Cida alertou para a importância dos governos adotarem políticas públicas de atenção e cuidado relacionados à questão da gravidez na adolescência. Dados apontam que, no caso do Brasil, 70% das adolescentes grávidas abandonam a escola - entre as sem filhos esse índice cai para 9%.
“Há uma forte correlação entre a gravidez precoce e a condição de vulnerabilidade das famílias e, por sua vez, o abandono da escola pode levar a um agravamento da condição de vulnerabilidade destas meninas e de suas respectivas famílias?, afirmou a vice-governadora.
Segundo ela, é fundamental a criação de ações específicas para melhorar as oportunidades dessas jovens. Cida relatou programas e ações de sucesso como o Mãe Paranaense do Governo do Paraná e o recém-lançado Criança Feliz, do Governo Federal, que focam no acompanhamento rotineiro e visitas domiciliares sistemáticas por profissionais qualificados.

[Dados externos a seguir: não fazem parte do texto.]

File: src/design/tmf_pkg.sv
package tmf_pkg;

    // default sizes
    localparam int DEF_MAX_WINDOW = 16;
    localparam int DEF_MAX_PIXELS = 16384;
    localparam int DEF_PIXEL_BITS = 8;

    // configuration register layout
    localparam int WINDOW_CFG_W = 5;
    localparam int PIXELS_CFG_W = 15;
    localparam int APB_ADDR_W   = 3;
    localparam int APB_DATA_W   = 32;
    localparam int REG_SEL_BIT  = 2;

    localparam logic [WINDOW_CFG_W-1:0] WINDOW_RESET = 5'd1;
    localparam logic [PIXELS_CFG_W-1:0] PIXELS_RESET = 15'd16384;

    // entries in the queue between front and back
    localparam int QUEUE_DEPTH = 4;

    typedef enum logic [0:0] {
        REG_WINDOW = 1'b0,
        REG_PIXELS = 1'b1
    } reg_sel_t;

    // per-pixel classification handed from front to back
    typedef struct packed {
        logic first;   // first frame after restart, sum starts from zero
        logic emit;    // window full, a mean is produced
        logic last;    // final pixel of the frame
        logic keep;    // history ring in use (window above one)
    } tmf_ctrl_t;

    // width helpers
    function automatic int win_w(int max_window);
        return $clog2(max_window + 1);
    endfunction

    function automatic int np_w(int max_pixels);
        return $clog2(max_pixels + 1);
    endfunction

    function automatic int pos_w(int max_pixels);
        return (max_pixels > 1) ? $clog2(max_pixels) : 1;
    endfunction

    function automatic int slot_w(int max_window);
        return (max_window > 1) ? $clog2(max_window) : 1;
    endfunction

    function automatic int hist_slots(int max_window);
        return (max_window > 1) ? max_window - 1 : 1;
    endfunction

    function automatic int haddr_w(int max_window, int max_pixels);
        return (hist_slots(max_window) * max_pixels > 1) ?
               $clog2(hist_slots(max_window) * max_pixels) : 1;
    endfunction

    function automatic int sum_w(int max_window, int pixel_bits);
        return $clog2(max_window * ((1 << pixel_bits) - 1) + 1);
    endfunction

    function automatic int recip_shift(int max_window, int pixel_bits);
        return sum_w(max_window, pixel_bits) + win_w(max_window);
    endfunction

    function automatic int recip_w(int max_window, int pixel_bits);
        return recip_shift(max_window, pixel_bits) + 1;
    endfunction

    function automatic int tdata_w(int pixel_bits);
        return ((pixel_bits + 7) >> 3) << 3;
    endfunction

endpackage

File: src/design/tmf_queue.sv
module tmf_queue #(
    parameter int DATA_W = 1,
    parameter int DEPTH  = tmf_pkg::QUEUE_DEPTH
) (
    input  logic              clk,
    input  logic              rst_n,
    input  logic              push_valid,
    output logic              push_ready,
    input  logic [DATA_W-1:0] push_data,
    output logic              pop_valid,
    input  logic              pop_ready,
    output logic [DATA_W-1:0] pop_data
);
    localparam int PTR_W = (DEPTH > 1) ? $clog2(DEPTH) : 1;
    localparam int CNT_W = $clog2(DEPTH + 1);

    logic [DATA_W-1:0] entries [0:DEPTH-1];
    logic [PTR_W-1:0]  wr_ptr_reg, wr_ptr_next;
    logic [PTR_W-1:0]  rd_ptr_reg, rd_ptr_next;
    logic [CNT_W-1:0]  count_reg, count_next;
    logic              push, pop;

    // occupancy flags
    assign push_ready = (count_reg != CNT_W'(DEPTH));
    assign pop_valid  = (count_reg != '0);
    assign pop_data   = entries[rd_ptr_reg];
    assign push       = push_valid && push_ready;
    assign pop        = pop_valid && pop_ready;

    // pointer wrap and count
    always_comb
    begin
        wr_ptr_next = wr_ptr_reg;
        rd_ptr_next = rd_ptr_reg;
        count_next  = count_reg;
        if (push)
        begin
            wr_ptr_next = (wr_ptr_reg == PTR_W'(DEPTH - 1)) ? '0 : wr_ptr_reg + PTR_W'(1);
        end
        if (pop)
        begin
            rd_ptr_next = (rd_ptr_reg == PTR_W'(DEPTH - 1)) ? '0 : rd_ptr_reg + PTR_W'(1);
        end
        if (push && !pop)
        begin
            count_next = count_reg + CNT_W'(1);
        end
        else if (pop && !push)
        begin
            count_next = count_reg - CNT_W'(1);
        end
    end

    always_ff @(posedge clk or negedge rst_n)
    begin
        if (!rst_n)
        begin
            wr_ptr_reg <= '0;
            rd_ptr_reg <= '0;
            count_reg  <= '0;
        end
        else
        begin
            wr_ptr_reg <= wr_ptr_next;
            rd_ptr_reg <= rd_ptr_next;
            count_reg  <= count_next;
        end
    end

    // entry storage
    always_ff @(posedge clk)
    begin
        if (push)
        begin
            entries[wr_ptr_reg] <= push_data;
        end
    end

endmodule

File: config.mk
export PLATFORM = sky130hd
export DESIGN_NAME = tmf_queue
export DESIGN_NICKNAME = d
export VERILOG_FILES = /design/src/design/tmf_pkg.sv /design/src/design/tmf_queue.sv
export SDC_FILE = /design/constraint.sdc
export NUM_CORES = 1
export LEC_CHECK = 0
export ABC_AREA = 1
export BUFFER_PORTS_ARGS = -buffer_cell sky130_fd_sc_hd__buf_2
export CAP_MARGIN = 20
export CORE_MARGIN = 2
export CORE_UTILIZATION = 26
export DETAILED_ROUTE_END_ITERATION = 8
export HOLD_SLACK_MARGIN = 0.1
export PLACE_DENSITY = 0.45
export SYNTH_ARGS = -nofsm -noshare
export SYNTH_HDL_FRONTEND = slang
export SYNTH_SLANG_ARGS = --single-unit
File: constraint.sdc
create_clock -name clk -period 2 [get_ports clk]
set_input_delay 0.4 -clock clk [delete_from_list [all_inputs] [get_ports clk]]
set_output_delay 0.4 -clock clk [all_outputs]
set_load 0.01 [all_outputs]
==> run metrics <==
outcome=completed; gpl congestion=0.679; final wirelength=1.03 mm; Netlist cell types=18; worst path bufs/invs=3; syn avg cell area=9.01 um^2; Post-synth EDFFs=4; # IOs=8; critical path launch point type=flop; dominant synthesized flop cell=dfrtp_1; Die Y=53.3 um; drt first pass iters=4; Root Driver=clkbuf_4; Antenna Violating Nets Remaining=0; CTS Buffer Depth=2; # Max-Cap Violations=0; initial drt markers=6; Final Max Slew Viols=0; H-tree Lvls=1; RSZ-0062 raised after global routing=no; reg2reg end=count_reg[2]; critical path peak fanout=7; Mapped Area=631 um^2; # resized after CTS=0; clk_lat worst skew=0.26 ns; PnR worst setup slack=0.225 ns; DIE AREA=0.00284 mm^2; Hold EP=entries[1]; most used cell, CP=nand2_1; Core Rows=17; Post-Layout Cell Count=110; commonest cells in the netlist=nand2_1 (16), inv_1 (13), dfrtp_1 (7); Post-Syn Instances=70; max_slew headroom=87.0%; endpoints failing hold=0; P&R area growth vs syn=16.9%; kind of cell adding the most delay to the critical path=adder cells; critical path, cell by cell=inv_2 > nand3_2 > nand2_4 > inv_1 > ha_1 > inv_1 > fa_1 > nand2_1 > nand3_1 > nand2_1 > nand2_1; Buffers on Ports=7; crit share post-route=88.7%; hold path depth=1; critical path type=reg -> reg; pin count of the biggest net entering global routing=8; fraction of registers with async set/reset=63.6%; HP Start=push_data; Synthesis Warnings=0; Least-Margin Pin Slew=0.195 ns; first-pass GRT wire length=1.85 mm; nets@finish=95; R2R Path Start=count_reg[0]; count leader, synth=nand2_1; CTS tree=yes; initial antenna violation count=0; cell count of the worst reg-to-reg path=11; # setup viols final=0; skew final=0.00385 ns; Seq/Total Area, Yosys=46.8%; Hold Path Class=in -> reg; flip-flop and latch count after synthesis=11; DP Worst Slack=0.222 ns; Post-Syn Nets=82; post-synth top area share=27.8%; vias in the first global route=441; setup bufs post-CTS=0; setup slack, reg-to-reg=0.23 ns; Worst-path clk slew=0.07 ns; CP endpoint kind=flop; drt wl/cell=9.37 um; Core ar.=0.00225 mm^2; Worst Path Arrival=1.93 ns; GR Util All Layers=9.37%; via/cell ratio=4.21; layout cell share with drive strength beyond 1=19.5%; pwr dens=1410 mW/mm^2; dpl cells=105; Synth area leaders=dfrtp_1 (28%), edfxtp_1 (19%), ha_1 (12%); chip width=53.3 um; leak pwr=0.000375 uW; Peak Freq=0.563 GHz; Worst EP required=2.16 ns; TritonCTS Buffers=3; Sink Count=11; Initial Utilization=28.0%; Slowest Stage Delay on Critical Path=0.42 ns; GRT overflow=0; ANT cells=0; highest-delay cell along the critical path=dfrtp_1; max reg flops=4; min Tclk post-route=1.77 ns; Placed Instance Area=701 um^2; Max VDD drop=0.000495 V; vias=463; area leader, netlist=dfrtp_1; setup_tns=0 ns; DR DRC count=0; Final Cell Area=737 um^2
## metal layers
layer  global-route usage, %  vias up  share of wire, %
li1                        -      241                 -
met3                    2.54        2               3.9
met2                    15.0        5                48
met4                    6.41        0              0.97
met1                    10.7      215                47
met5                       0        -                 0
## cell type report
type                    count  area (um^2)
inverters                  15         56.3
multi-input cells          44          279
repair buffers              8         45.0
well taps                  28         35.0
clock buffers               4         26.3
fillers                   266         1520
flip-flops and latches     11          295
## layout by cell type, fill, tap and decap left out, drive strengths merged
cell         synthesis  layout
nand4                1       1
or2                  1       1
o211ai               1       1
buf                  0       7
edfxtp               4       4
clkbuf               0       4
o21ai                1       1
nor2                 6       6
nand3                7       7
xnor2                1       1
a21oi                1       1
dlygate4sd3          0       1
nand2               18      18
dfrtp                7       7
ha                   6       6
fa                   1       1
inv                 15      15
## cell families after synthesis
kind of cell               synth area share (%)
AOI/OAI and AO/OA                          2.78
xor gates and xnor gates                   1.39
adders and majority gates                  15.1
buffers and inverters                      8.93
DFF                                        46.8
and+or+nand+nor                            25.0
## per-stage QoR
step / util [%] / hold WS [ns] / power (uW)
floorplan: - / 0.104 / 769
global placement: 31.1 / 0.248 / 888
detailed placement: 31.1 / 0.248 / 898
CTS: 32.7 / 0.345 / 1060
global route: 32.7 / 0.341 / 1160
finish: 32.7 / 0.356 / 1040
## how the worst max path moves through the flow
| stage | start | endpoint | slack [ns] | depth (start not counted) |
|---|---|---|---|---|
| floorplan | count_reg[0] | count_reg[1] | 0.30 | 9 |
| global placement | count_reg[0] | count_reg[2] | 0.26 | 11 |
| detailed placement | count_reg[0] | count_reg[1] | 0.22 | 9 |
| CTS | count_reg[0] | count_reg[1] | 0.21 | 9 |
| global route | count_reg[0] | count_reg[1] | 0.1 | 9 |
| finish | count_reg[0] | count_reg[2] | 0.23 | 11 |
## report_power, final
group          switching, uW  internal [uW]  total, uW  leakage, uW
logic                    281            199        480     0.000238
clock network           72.8           77.1        150    0.0000150
registers               84.2            326        410     0.000122
total                    438            601       1040     0.000375
## repair_timing
action	CTS	global route
endpoints found under the setup margin	0	0
hold buffers	1	0
endpoints found under the hold margin	7	0
(Power assumes the default switching activity.)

“Desta maneira, apoiamos as jovens mais vulneráveis, quebrando o ciclo intergeracional da pobreza. Se voltarmos nossa atenção ao tema das jovens gestantes, atenderemos compromissos fundamentais estabelecidos pela agenda 2030: promoção dos direitos das mulheres, combate ao racismo, a redução da desigualdade, a promoção do direito a saúde, o acesso à educação, a proteção dos direitos das crianças e o desenvolvimento juvenil. Não deixar ninguém para trás exige apoio às jovens gestantes. São essas jovens e crianças que garantirão um futuro melhor.